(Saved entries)
****************************************
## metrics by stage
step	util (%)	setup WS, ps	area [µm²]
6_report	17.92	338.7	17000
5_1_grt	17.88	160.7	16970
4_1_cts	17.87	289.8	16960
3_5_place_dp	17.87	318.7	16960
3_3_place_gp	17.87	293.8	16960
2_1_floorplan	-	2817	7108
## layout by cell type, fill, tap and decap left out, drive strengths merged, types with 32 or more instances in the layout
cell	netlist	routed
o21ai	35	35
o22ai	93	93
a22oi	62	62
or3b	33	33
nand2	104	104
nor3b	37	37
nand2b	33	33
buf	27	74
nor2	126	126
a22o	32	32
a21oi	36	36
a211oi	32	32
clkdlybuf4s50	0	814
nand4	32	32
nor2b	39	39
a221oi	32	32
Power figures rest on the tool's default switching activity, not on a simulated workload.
****************************************
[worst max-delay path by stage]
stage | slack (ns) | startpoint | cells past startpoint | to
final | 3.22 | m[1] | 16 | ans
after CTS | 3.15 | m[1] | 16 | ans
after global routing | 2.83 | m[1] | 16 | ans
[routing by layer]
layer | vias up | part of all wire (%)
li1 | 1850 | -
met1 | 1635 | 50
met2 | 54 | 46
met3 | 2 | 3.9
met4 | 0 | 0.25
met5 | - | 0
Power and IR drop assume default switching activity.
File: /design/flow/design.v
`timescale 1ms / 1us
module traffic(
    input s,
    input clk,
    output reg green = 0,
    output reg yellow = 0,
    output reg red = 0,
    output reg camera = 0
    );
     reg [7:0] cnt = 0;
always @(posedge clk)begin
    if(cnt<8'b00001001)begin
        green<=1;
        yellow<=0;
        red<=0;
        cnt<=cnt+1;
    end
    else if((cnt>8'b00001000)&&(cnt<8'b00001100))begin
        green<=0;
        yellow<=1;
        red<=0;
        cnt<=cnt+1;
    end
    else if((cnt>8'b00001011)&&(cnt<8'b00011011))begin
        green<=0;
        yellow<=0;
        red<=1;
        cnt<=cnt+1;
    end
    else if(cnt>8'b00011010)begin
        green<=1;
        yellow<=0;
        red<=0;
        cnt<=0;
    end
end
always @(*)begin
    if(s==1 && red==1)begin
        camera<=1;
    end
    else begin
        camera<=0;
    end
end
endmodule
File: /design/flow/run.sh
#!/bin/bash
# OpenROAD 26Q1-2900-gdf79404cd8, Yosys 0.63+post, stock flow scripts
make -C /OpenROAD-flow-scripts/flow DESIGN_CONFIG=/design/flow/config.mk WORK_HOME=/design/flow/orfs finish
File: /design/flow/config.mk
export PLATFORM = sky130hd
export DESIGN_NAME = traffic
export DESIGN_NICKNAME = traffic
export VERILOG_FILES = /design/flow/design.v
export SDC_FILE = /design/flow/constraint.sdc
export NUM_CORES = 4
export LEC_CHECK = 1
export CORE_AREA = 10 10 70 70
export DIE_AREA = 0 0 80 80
****************************************
▶ [About this task]: From the records above, pull out every line containing the word "routing".

▶ [Solution]:
after global routing | 2.83 | m[1] | 16 | ans
[routing by layer]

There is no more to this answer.